▸ **TASK ITEM**
Return all of the lines below exactly as they are.

────────

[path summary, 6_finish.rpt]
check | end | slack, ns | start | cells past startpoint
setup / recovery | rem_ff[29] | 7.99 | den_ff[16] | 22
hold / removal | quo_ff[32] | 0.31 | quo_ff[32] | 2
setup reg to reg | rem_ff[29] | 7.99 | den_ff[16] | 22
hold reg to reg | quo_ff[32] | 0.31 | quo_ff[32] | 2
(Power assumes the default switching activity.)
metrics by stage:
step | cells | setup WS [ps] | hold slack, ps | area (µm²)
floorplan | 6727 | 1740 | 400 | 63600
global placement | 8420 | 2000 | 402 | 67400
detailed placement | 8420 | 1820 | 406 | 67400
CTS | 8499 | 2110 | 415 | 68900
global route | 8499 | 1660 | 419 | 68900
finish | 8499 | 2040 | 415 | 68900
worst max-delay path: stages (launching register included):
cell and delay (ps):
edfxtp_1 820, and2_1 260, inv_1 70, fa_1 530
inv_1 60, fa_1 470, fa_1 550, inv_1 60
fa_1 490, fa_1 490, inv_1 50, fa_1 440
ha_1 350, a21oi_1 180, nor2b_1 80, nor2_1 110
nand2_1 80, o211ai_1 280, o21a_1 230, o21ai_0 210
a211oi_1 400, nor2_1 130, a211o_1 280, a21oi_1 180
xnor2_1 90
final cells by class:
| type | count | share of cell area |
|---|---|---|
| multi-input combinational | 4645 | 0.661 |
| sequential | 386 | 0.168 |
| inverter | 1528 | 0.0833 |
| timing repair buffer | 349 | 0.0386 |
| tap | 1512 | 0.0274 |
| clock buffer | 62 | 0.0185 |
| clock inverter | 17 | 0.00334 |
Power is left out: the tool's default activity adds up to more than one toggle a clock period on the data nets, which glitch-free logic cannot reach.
## src/rtl/core/r2q_pkg.sv

```systemverilog
// ============================================================================
// r2q_pkg - shared types and constants for the rotation to quaternion block
// Widths of the branch values, the divider and the square root lanes.
// ============================================================================
`default_nettype none

package r2q_pkg;

   localparam int ONE_Q14   = 16384;
   localparam int IN_W      = 16;
   localparam int OUT_W     = 16;
   localparam int LANES     = 4;             // x, y, z, w
   localparam int VAL_W     = 18;            // signed branch values
   localparam int MAG_W     = 17;            // magnitude of a branch value
   localparam int SQ_W      = 2 * MAG_W;     // square of a magnitude
   localparam int SUM_W     = SQ_W + 3;      // sum of four squares
   localparam int REM_W     = SUM_W + 1;     // divider partial remainder
   localparam int QUO_W     = 32;            // quotient bits, one extra LSB
   localparam int DIV_STEPS = QUO_W / 2;     // two quotient bits a cycle
   localparam int RAD_W     = QUO_W - 1;     // square root operand
   localparam int ROOT_W    = 16;
   localparam int SQR_REM_W = ROOT_W + 3;
   localparam int SQR_STEPS = ROOT_W;
   localparam int QUEUE_DEPTH_DEF = 2;

   typedef enum logic [3:0] {
      BR_W = 4'b0001,
      BR_X = 4'b0010,
      BR_Y = 4'b0100,
      BR_Z = 4'b1000
   } branch_type;

   // classified item: squared magnitudes, their sum and the signs
   typedef struct packed {
      logic [LANES-1:0][SQ_W-1:0] sq;
      logic [SUM_W-1:0]           sum;
      logic [LANES-1:0]           neg;
      logic                       ok;
   } work_type;

   // quotients handed from the divider to the square root unit
   typedef struct packed {
      logic [LANES-1:0][RAD_W-1:0] rad;
      logic [LANES-1:0]            neg;
      logic                        ok;
   } rad_type;

endpackage

`default_nettype wire

```

## src/rtl/core/r2q_queue.sv

```systemverilog
// ============================================================================
// r2q_queue - short queue between front and back
// Holds classified transactions so either side may stall on its own.
// ============================================================================
`default_nettype none

module r2q_queue import r2q_pkg::*; #(
   parameter int DEPTH = QUEUE_DEPTH_DEF
) (
   input  logic     clock,
   input  logic     reset,
   input  work_type in_data,
   input  logic     in_valid,
   output logic     in_ready,
   output work_type out_data,
   output logic     out_valid,
   input  logic     out_ready
);

   localparam int PTR_W = (DEPTH > 1) ? $clog2(DEPTH) : 1;
   localparam int CNT_W = $clog2(DEPTH + 1);
   localparam logic [PTR_W-1:0] LAST_PTR = PTR_W'(DEPTH - 1);
   localparam logic [CNT_W-1:0] FULL_CNT = CNT_W'(DEPTH);

   work_type         slot_ff [DEPTH];
   logic [PTR_W-1:0] wr_ptr_ff, wr_ptr_in;
   logic [PTR_W-1:0] rd_ptr_ff, rd_ptr_in;
   logic [CNT_W-1:0] count_ff, count_in;
   logic             push, pop;

   assign in_ready  = count_ff != FULL_CNT;
   assign out_valid = count_ff != '0;
   assign out_data  = slot_ff[rd_ptr_ff];
   assign push      = in_valid && in_ready;
   assign pop       = out_valid && out_ready;

   always_comb begin
      wr_ptr_in = wr_ptr_ff;
      rd_ptr_in = rd_ptr_ff;
      count_in  = count_ff;
      if (push) begin
         wr_ptr_in = (wr_ptr_ff == LAST_PTR) ? '0 : wr_ptr_ff + PTR_W'(1);
      end
      if (pop) begin
         rd_ptr_in = (rd_ptr_ff == LAST_PTR) ? '0 : rd_ptr_ff + PTR_W'(1);
      end
      if (push && !pop) begin
         count_in = count_ff + CNT_W'(1);
      end else if (pop && !push) begin
         count_in = count_ff - CNT_W'(1);
      end
   end

   always_ff @(posedge clock) begin
      if (reset) begin
         wr_ptr_ff <= '0;
         rd_ptr_ff <= '0;
         count_ff  <= '0;
      end else begin
         wr_ptr_ff <= wr_ptr_in;
         rd_ptr_ff <= rd_ptr_in;
         count_ff  <= count_in;
      end
   end

   always_ff @(posedge clock) begin
      if (push) begin
         slot_ff[wr_ptr_ff] <= in_data;
      end
   end

`ifndef ASSERT_OFF
   a_count_bound: assert property (@(posedge clock) disable iff (reset)
      count_ff <= FULL_CNT)
      else $error("queue fill count beyond depth");
`endif

endmodule

`default_nettype wire

```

────────

▸ **SOLUTION TO THE EXERCISE**
[path summary, 6_finish.rpt]
check | end | slack, ns | start | cells past startpoint
setup / recovery | rem_ff[29] | 7.99 | den_ff[16] | 22
hold / removal | quo_ff[32] | 0.31 | quo_ff[32] | 2
setup reg to reg | rem_ff[29] | 7.99 | den_ff[16] | 22
hold reg to reg | quo_ff[32] | 0.31 | quo_ff[32] | 2
(Power assumes the default switching activity.)
metrics by stage:
step | cells | setup WS [ps] | hold slack, ps | area (µm²)
floorplan | 6727 | 1740 | 400 | 63600
global placement | 8420 | 2000 | 402 | 67400
detailed placement | 8420 | 1820 | 406 | 67400
CTS | 8499 | 2110 | 415 | 68900
global route | 8499 | 1660 | 419 | 68900
finish | 8499 | 2040 | 415 | 68900
worst max-delay path: stages (launching register included):
cell and delay (ps):
edfxtp_1 820, and2_1 260, inv_1 70, fa_1 530
inv_1 60, fa_1 470, fa_1 550, inv_1 60
fa_1 490, fa_1 490, inv_1 50, fa_1 440
ha_1 350, a21oi_1 180, nor2b_1 80, nor2_1 110
nand2_1 80, o211ai_1 280, o21a_1 230, o21ai_0 210
a211oi_1 400, nor2_1 130, a211o_1 280, a21oi_1 180
xnor2_1 90
final cells by class:
| type | count | share of cell area |
|---|---|---|
| multi-input combinational | 4645 | 0.661 |
| sequential | 386 | 0.168 |
| inverter | 1528 | 0.0833 |
| timing repair buffer | 349 | 0.0386 |
| tap | 1512 | 0.0274 |
| clock buffer | 62 | 0.0185 |
| clock inverter | 17 | 0.00334 |
Power is left out: the tool's default activity adds up to more than one toggle a clock period on the data nets, which glitch-free logic cannot reach.
## src/rtl/core/r2q_pkg.sv

```systemverilog
// ============================================================================
// r2q_pkg - shared types and constants for the rotation to quaternion block
// Widths of the branch values, the divider and the square root lanes.
// ============================================================================
`default_nettype none

package r2q_pkg;

   localparam int ONE_Q14   = 16384;
   localparam int IN_W      = 16;
   localparam int OUT_W     = 16;
   localparam int LANES     = 4;             // x, y, z, w
   localparam int VAL_W     = 18;            // signed branch values
   localparam int MAG_W     = 17;            // magnitude of a branch value
   localparam int SQ_W      = 2 * MAG_W;     // square of a magnitude
   localparam int SUM_W     = SQ_W + 3;      // sum of four squares
   localparam int REM_W     = SUM_W + 1;     // divider partial remainder
   localparam int QUO_W     = 32;            // quotient bits, one extra LSB
   localparam int DIV_STEPS = QUO_W / 2;     // two quotient bits a cycle
   localparam int RAD_W     = QUO_W - 1;     // square root operand
   localparam int ROOT_W    = 16;
   localparam int SQR_REM_W = ROOT_W + 3;
   localparam int SQR_STEPS = ROOT_W;
   localparam int QUEUE_DEPTH_DEF = 2;

   typedef enum logic [3:0] {
      BR_W = 4'b0001,
      BR_X = 4'b0010,
      BR_Y = 4'b0100,
      BR_Z = 4'b1000
   } branch_type;

   // classified item: squared magnitudes, their sum and the signs
   typedef struct packed {
      logic [LANES-1:0][SQ_W-1:0] sq;
      logic [SUM_W-1:0]           sum;
      logic [LANES-1:0]           neg;
      logic                       ok;
   } work_type;

   // quotients handed from the divider to the square root unit
   typedef struct packed {
      logic [LANES-1:0][RAD_W-1:0] rad;
      logic [LANES-1:0]            neg;
      logic                        ok;
   } rad_type;

endpackage

`default_nettype wire

```

## src/rtl/core/r2q_queue.sv

```systemverilog
// ============================================================================
// r2q_queue - short queue between front and back
// Holds classified transactions so either side may stall on its own.
// ============================================================================
`default_nettype none

module r2q_queue import r2q_pkg::*; #(
   parameter int DEPTH = QUEUE_DEPTH_DEF
) (
   input  logic     clock,
   input  logic     reset,
   input  work_type in_data,
   input  logic     in_valid,
   output logic     in_ready,
   output work_type out_data,
   output logic     out_valid,
   input  logic     out_ready
);

   localparam int PTR_W = (DEPTH > 1) ? $clog2(DEPTH) : 1;
   localparam int CNT_W = $clog2(DEPTH + 1);
   localparam logic [PTR_W-1:0] LAST_PTR = PTR_W'(DEPTH - 1);
   localparam logic [CNT_W-1:0] FULL_CNT = CNT_W'(DEPTH);

   work_type         slot_ff [DEPTH];
   logic [PTR_W-1:0] wr_ptr_ff, wr_ptr_in;
   logic [PTR_W-1:0] rd_ptr_ff, rd_ptr_in;
   logic [CNT_W-1:0] count_ff, count_in;
   logic             push, pop;

   assign in_ready  = count_ff != FULL_CNT;
   assign out_valid = count_ff != '0;
   assign out_data  = slot_ff[rd_ptr_ff];
   assign push      = in_valid && in_ready;
   assign pop       = out_valid && out_ready;

   always_comb begin
      wr_ptr_in = wr_ptr_ff;
      rd_ptr_in = rd_ptr_ff;
      count_in  = count_ff;
      if (push) begin
         wr_ptr_in = (wr_ptr_ff == LAST_PTR) ? '0 : wr_ptr_ff + PTR_W'(1);
      end
      if (pop) begin
         rd_ptr_in = (rd_ptr_ff == LAST_PTR) ? '0 : rd_ptr_ff + PTR_W'(1);
      end
      if (push && !pop) begin
         count_in = count_ff + CNT_W'(1);
      end else if (pop && !push) begin
         count_in = count_ff - CNT_W'(1);
      end
   end

   always_ff @(posedge clock) begin
      if (reset) begin
         wr_ptr_ff <= '0;
         rd_ptr_ff <= '0;
         count_ff  <= '0;
      end else begin
         wr_ptr_ff <= wr_ptr_in;
         rd_ptr_ff <= rd_ptr_in;
         count_ff  <= count_in;
      end
   end

   always_ff @(posedge clock) begin
      if (push) begin
         slot_ff[wr_ptr_ff] <= in_data;
      end
   end

`ifndef ASSERT_OFF
   a_count_bound: assert property (@(posedge clock) disable iff (reset)
      count_ff <= FULL_CNT)
      else $error("queue fill count beyond depth");
`endif

endmodule

`default_nettype wire

```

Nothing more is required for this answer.